Stored data entries:
Content starts
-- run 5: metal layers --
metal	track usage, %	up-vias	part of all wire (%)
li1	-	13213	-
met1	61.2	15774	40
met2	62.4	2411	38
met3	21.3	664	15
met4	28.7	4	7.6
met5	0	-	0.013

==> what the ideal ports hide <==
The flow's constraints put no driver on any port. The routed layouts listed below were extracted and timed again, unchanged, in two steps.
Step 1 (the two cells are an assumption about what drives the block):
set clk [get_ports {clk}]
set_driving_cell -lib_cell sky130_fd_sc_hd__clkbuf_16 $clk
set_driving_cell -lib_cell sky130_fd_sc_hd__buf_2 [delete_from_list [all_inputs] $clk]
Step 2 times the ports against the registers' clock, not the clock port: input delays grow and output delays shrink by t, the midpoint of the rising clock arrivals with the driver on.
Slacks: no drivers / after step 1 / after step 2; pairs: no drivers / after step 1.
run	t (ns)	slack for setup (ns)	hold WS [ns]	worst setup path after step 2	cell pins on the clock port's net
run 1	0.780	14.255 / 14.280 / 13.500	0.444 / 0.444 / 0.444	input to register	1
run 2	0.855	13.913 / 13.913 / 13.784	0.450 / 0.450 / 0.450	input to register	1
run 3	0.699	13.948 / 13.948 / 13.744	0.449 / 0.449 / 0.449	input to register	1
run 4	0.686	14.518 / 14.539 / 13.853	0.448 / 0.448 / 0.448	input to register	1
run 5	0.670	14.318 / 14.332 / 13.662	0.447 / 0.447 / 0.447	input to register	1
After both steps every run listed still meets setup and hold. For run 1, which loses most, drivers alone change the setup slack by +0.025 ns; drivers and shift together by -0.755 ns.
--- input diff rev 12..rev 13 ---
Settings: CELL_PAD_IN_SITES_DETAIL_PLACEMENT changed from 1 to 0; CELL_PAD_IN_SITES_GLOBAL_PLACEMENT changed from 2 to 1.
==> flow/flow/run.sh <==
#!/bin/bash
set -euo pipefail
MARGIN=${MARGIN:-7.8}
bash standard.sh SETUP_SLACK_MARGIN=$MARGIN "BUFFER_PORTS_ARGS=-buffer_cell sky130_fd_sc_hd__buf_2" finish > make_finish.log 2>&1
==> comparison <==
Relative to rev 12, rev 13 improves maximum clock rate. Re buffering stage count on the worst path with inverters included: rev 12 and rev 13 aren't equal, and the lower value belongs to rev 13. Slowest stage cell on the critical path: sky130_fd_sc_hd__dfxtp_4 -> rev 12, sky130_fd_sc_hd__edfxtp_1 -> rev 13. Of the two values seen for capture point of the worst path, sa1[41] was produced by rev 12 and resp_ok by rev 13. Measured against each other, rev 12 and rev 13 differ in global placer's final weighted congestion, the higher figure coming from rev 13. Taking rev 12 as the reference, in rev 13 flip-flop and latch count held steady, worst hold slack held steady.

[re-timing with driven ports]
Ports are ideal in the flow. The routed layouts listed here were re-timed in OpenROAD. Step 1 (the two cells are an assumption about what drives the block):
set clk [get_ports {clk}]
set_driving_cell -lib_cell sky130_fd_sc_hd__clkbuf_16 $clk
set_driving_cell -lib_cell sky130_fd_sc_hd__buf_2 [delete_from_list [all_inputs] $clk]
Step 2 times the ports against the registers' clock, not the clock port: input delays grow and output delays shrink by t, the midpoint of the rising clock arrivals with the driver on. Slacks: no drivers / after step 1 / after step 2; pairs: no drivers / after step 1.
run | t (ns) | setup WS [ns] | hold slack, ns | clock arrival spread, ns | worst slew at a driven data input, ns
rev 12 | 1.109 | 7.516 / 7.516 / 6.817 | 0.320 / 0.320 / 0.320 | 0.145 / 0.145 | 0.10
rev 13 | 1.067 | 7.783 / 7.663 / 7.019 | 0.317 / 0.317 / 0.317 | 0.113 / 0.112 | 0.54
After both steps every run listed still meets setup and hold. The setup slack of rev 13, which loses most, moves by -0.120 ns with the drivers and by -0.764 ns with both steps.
Content ends
Content starts
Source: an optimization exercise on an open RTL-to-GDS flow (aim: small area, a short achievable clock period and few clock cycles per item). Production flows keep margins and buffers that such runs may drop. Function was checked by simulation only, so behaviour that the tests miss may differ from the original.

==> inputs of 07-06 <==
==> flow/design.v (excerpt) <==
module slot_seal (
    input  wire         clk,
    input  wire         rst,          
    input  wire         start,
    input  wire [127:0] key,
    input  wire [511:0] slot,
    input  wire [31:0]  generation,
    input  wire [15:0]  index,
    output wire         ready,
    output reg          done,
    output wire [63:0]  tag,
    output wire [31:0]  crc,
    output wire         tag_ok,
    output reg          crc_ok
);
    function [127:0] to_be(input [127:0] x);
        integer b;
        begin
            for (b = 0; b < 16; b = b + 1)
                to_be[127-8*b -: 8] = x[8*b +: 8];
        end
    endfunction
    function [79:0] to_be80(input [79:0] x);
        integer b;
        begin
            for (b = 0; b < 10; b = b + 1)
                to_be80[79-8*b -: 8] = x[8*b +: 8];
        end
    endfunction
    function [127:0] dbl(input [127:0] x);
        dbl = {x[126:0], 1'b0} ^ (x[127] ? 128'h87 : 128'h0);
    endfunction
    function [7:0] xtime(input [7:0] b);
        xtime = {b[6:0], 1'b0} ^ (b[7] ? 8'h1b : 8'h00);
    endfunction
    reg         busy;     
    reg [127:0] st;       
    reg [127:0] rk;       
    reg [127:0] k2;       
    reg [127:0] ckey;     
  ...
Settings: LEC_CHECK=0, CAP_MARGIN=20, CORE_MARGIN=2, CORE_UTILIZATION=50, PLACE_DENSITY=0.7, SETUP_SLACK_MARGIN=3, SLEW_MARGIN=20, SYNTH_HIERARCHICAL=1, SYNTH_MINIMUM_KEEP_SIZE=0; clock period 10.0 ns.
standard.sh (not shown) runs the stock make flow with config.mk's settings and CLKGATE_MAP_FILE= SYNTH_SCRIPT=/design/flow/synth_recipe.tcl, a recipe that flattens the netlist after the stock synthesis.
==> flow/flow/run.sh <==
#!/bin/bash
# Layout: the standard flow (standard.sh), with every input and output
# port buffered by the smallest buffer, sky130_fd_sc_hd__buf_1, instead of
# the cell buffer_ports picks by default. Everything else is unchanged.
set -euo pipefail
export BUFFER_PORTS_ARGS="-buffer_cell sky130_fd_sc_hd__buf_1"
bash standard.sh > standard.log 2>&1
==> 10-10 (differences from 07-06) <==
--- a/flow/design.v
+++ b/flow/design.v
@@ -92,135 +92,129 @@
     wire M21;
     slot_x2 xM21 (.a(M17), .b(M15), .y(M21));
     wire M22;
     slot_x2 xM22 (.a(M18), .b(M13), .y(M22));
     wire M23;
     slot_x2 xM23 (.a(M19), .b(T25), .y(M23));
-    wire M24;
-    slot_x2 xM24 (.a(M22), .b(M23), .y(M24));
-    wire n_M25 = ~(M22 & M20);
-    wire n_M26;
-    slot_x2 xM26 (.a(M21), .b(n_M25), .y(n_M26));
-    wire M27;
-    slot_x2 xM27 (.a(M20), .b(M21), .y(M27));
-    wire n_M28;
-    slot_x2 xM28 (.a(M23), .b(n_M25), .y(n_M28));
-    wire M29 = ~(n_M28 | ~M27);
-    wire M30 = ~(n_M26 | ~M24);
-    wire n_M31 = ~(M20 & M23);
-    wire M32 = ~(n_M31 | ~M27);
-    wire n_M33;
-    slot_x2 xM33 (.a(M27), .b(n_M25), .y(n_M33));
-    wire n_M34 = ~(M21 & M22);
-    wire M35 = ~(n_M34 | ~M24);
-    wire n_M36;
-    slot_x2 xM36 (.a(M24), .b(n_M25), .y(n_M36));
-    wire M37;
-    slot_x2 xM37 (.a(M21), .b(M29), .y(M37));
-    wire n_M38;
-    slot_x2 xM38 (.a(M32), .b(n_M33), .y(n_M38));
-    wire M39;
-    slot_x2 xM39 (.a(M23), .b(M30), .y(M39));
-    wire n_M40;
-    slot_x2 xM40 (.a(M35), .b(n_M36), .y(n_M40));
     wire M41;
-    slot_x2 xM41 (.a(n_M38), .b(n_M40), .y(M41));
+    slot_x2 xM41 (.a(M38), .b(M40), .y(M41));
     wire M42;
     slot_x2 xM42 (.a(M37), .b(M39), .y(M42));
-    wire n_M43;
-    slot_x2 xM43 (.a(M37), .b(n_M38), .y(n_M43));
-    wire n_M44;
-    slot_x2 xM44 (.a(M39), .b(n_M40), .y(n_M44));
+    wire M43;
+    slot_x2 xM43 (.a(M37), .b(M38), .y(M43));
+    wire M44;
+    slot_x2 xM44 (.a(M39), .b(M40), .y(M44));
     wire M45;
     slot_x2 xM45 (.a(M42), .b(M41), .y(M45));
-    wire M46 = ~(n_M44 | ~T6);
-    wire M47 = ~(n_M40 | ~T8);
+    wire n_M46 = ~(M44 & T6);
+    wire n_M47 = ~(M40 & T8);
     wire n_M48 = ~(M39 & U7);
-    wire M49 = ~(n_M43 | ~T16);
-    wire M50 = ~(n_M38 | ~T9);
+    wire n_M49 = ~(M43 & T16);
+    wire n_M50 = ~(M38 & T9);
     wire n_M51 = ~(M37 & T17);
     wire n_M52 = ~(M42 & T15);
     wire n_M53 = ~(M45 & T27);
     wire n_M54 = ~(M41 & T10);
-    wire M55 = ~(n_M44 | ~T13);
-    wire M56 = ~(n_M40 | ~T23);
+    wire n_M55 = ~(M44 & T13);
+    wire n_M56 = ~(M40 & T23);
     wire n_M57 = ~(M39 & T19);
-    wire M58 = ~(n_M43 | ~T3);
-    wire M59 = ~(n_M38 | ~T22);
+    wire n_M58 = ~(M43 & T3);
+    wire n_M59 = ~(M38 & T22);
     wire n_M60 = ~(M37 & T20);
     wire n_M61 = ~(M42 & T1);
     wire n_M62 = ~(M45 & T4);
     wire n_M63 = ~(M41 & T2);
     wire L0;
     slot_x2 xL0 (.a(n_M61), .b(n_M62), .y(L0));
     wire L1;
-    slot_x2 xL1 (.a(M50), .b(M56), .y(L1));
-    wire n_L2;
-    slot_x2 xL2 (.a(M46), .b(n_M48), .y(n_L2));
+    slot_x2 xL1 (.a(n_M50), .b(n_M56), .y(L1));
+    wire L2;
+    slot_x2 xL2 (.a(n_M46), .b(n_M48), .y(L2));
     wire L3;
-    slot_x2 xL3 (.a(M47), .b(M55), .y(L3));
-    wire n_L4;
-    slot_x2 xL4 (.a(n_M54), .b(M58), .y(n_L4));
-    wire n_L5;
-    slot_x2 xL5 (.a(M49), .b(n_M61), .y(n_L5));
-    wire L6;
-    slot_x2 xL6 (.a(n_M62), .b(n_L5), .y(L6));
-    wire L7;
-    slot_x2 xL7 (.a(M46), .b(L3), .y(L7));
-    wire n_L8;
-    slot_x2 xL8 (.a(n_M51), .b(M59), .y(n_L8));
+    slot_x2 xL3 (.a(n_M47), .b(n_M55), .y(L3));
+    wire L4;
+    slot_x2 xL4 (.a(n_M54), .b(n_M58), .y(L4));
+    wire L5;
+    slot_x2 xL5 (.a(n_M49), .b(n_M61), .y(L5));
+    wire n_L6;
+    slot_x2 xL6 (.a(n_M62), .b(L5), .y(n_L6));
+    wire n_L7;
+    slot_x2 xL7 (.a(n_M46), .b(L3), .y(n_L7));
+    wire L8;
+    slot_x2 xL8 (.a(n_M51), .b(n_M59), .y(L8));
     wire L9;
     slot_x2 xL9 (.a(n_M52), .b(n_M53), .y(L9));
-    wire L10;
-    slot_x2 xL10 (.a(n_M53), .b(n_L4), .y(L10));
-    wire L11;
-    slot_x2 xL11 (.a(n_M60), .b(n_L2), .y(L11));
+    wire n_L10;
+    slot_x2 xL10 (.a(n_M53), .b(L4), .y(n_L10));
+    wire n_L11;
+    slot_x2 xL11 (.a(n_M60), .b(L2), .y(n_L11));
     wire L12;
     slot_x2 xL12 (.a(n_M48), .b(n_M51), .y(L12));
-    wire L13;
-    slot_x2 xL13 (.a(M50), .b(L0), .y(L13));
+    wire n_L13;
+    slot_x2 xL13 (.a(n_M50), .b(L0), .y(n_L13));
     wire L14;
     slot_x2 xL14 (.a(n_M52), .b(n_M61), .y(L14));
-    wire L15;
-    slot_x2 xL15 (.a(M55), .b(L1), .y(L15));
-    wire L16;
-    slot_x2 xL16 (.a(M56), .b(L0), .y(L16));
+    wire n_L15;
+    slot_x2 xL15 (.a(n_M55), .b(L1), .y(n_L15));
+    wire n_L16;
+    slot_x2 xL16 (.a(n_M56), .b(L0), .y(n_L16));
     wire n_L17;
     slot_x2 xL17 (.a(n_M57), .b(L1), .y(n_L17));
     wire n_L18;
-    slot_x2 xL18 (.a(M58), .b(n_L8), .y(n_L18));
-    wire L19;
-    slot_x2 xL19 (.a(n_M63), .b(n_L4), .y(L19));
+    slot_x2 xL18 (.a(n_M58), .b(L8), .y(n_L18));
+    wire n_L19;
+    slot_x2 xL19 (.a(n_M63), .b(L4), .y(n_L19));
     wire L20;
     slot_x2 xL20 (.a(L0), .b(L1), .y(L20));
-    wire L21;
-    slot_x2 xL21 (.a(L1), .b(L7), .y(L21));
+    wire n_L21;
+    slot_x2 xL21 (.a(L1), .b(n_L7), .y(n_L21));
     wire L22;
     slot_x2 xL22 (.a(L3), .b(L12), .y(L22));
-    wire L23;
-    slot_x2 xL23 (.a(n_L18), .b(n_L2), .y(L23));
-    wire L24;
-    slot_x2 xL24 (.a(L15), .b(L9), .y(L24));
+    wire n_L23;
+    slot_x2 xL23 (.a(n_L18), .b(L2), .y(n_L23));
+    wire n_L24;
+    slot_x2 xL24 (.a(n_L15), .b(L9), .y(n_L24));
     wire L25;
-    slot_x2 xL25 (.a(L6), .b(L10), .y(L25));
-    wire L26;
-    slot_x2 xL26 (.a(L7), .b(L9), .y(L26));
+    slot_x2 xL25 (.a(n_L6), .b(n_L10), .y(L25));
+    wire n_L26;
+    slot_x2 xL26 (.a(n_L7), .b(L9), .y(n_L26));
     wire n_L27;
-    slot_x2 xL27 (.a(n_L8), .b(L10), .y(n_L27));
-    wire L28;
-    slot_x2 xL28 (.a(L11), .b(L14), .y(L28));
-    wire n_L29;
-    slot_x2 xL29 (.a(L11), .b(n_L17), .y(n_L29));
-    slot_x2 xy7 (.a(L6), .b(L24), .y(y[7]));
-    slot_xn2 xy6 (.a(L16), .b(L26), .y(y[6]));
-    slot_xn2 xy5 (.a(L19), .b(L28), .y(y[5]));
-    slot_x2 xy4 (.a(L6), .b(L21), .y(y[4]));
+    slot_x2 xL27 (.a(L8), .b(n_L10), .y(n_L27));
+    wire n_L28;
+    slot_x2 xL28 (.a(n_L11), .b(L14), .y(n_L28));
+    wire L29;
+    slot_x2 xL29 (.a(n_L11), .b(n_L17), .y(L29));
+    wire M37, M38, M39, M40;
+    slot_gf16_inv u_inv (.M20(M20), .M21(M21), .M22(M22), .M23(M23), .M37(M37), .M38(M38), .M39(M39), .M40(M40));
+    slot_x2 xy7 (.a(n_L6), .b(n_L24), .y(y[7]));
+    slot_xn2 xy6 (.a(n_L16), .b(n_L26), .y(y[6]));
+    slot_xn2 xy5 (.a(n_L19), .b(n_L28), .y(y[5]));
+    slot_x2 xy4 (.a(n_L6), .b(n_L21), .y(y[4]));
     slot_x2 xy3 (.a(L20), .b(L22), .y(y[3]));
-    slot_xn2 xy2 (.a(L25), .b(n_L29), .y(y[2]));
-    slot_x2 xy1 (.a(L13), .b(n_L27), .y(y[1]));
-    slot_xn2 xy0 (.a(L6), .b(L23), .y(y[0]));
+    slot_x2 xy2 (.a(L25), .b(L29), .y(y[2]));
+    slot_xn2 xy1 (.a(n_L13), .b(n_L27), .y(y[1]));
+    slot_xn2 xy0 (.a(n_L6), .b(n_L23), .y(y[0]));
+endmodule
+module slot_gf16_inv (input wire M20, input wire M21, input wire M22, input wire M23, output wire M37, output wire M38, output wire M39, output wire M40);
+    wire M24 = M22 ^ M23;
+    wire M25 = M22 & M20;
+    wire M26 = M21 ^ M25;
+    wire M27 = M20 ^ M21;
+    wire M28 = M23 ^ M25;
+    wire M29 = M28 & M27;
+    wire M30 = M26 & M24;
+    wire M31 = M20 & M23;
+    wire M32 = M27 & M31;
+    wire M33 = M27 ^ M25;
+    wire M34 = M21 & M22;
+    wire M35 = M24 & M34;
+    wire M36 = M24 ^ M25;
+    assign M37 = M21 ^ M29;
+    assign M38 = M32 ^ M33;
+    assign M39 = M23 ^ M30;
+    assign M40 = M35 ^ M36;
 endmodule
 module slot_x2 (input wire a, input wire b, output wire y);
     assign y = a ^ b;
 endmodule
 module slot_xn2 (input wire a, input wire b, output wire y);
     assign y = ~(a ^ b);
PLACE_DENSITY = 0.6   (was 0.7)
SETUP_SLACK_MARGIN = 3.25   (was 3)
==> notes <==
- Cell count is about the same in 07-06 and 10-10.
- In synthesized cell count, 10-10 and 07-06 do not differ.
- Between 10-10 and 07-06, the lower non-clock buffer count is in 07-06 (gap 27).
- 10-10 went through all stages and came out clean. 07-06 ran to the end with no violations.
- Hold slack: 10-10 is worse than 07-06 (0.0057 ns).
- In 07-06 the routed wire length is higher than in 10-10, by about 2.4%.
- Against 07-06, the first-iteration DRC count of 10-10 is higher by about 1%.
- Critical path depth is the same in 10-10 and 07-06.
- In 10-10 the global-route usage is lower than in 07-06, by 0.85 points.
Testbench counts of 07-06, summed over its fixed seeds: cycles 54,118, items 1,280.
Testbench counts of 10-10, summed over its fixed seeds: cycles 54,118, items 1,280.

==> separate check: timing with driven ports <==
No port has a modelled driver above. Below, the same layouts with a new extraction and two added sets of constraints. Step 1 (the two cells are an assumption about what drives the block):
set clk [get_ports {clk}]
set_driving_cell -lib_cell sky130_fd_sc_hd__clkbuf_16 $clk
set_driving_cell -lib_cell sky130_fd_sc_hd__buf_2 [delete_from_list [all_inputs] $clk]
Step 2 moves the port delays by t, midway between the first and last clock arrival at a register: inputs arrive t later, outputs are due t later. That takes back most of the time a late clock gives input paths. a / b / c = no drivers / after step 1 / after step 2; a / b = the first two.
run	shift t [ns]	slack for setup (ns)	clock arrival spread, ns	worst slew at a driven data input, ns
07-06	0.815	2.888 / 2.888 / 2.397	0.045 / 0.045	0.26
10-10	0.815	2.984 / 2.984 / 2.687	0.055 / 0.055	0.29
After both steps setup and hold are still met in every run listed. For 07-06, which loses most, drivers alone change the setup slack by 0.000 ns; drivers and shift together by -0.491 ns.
Content ends
◆ Work item: Within the data above, the lines from the one with "bash standard.sh SETUP_SLACK_MARGIN=$MARGIN" to the one with "[re-timing with driven ports]" must be repeated exactly; no other line belongs in the answer.

◆ Solution to this task:
bash standard.sh SETUP_SLACK_MARGIN=$MARGIN "BUFFER_PORTS_ARGS=-buffer_cell sky130_fd_sc_hd__buf_2" finish > make_finish.log 2>&1
==> comparison <==
Relative to rev 12, rev 13 improves maximum clock rate. Re buffering stage count on the worst path with inverters included: rev 12 and rev 13 aren't equal, and the lower value belongs to rev 13. Slowest stage cell on the critical path: sky130_fd_sc_hd__dfxtp_4 -> rev 12, sky130_fd_sc_hd__edfxtp_1 -> rev 13. Of the two values seen for capture point of the worst path, sa1[41] was produced by rev 12 and resp_ok by rev 13. Measured against each other, rev 12 and rev 13 differ in global placer's final weighted congestion, the higher figure coming from rev 13. Taking rev 12 as the reference, in rev 13 flip-flop and latch count held steady, worst hold slack held steady.

[re-timing with driven ports]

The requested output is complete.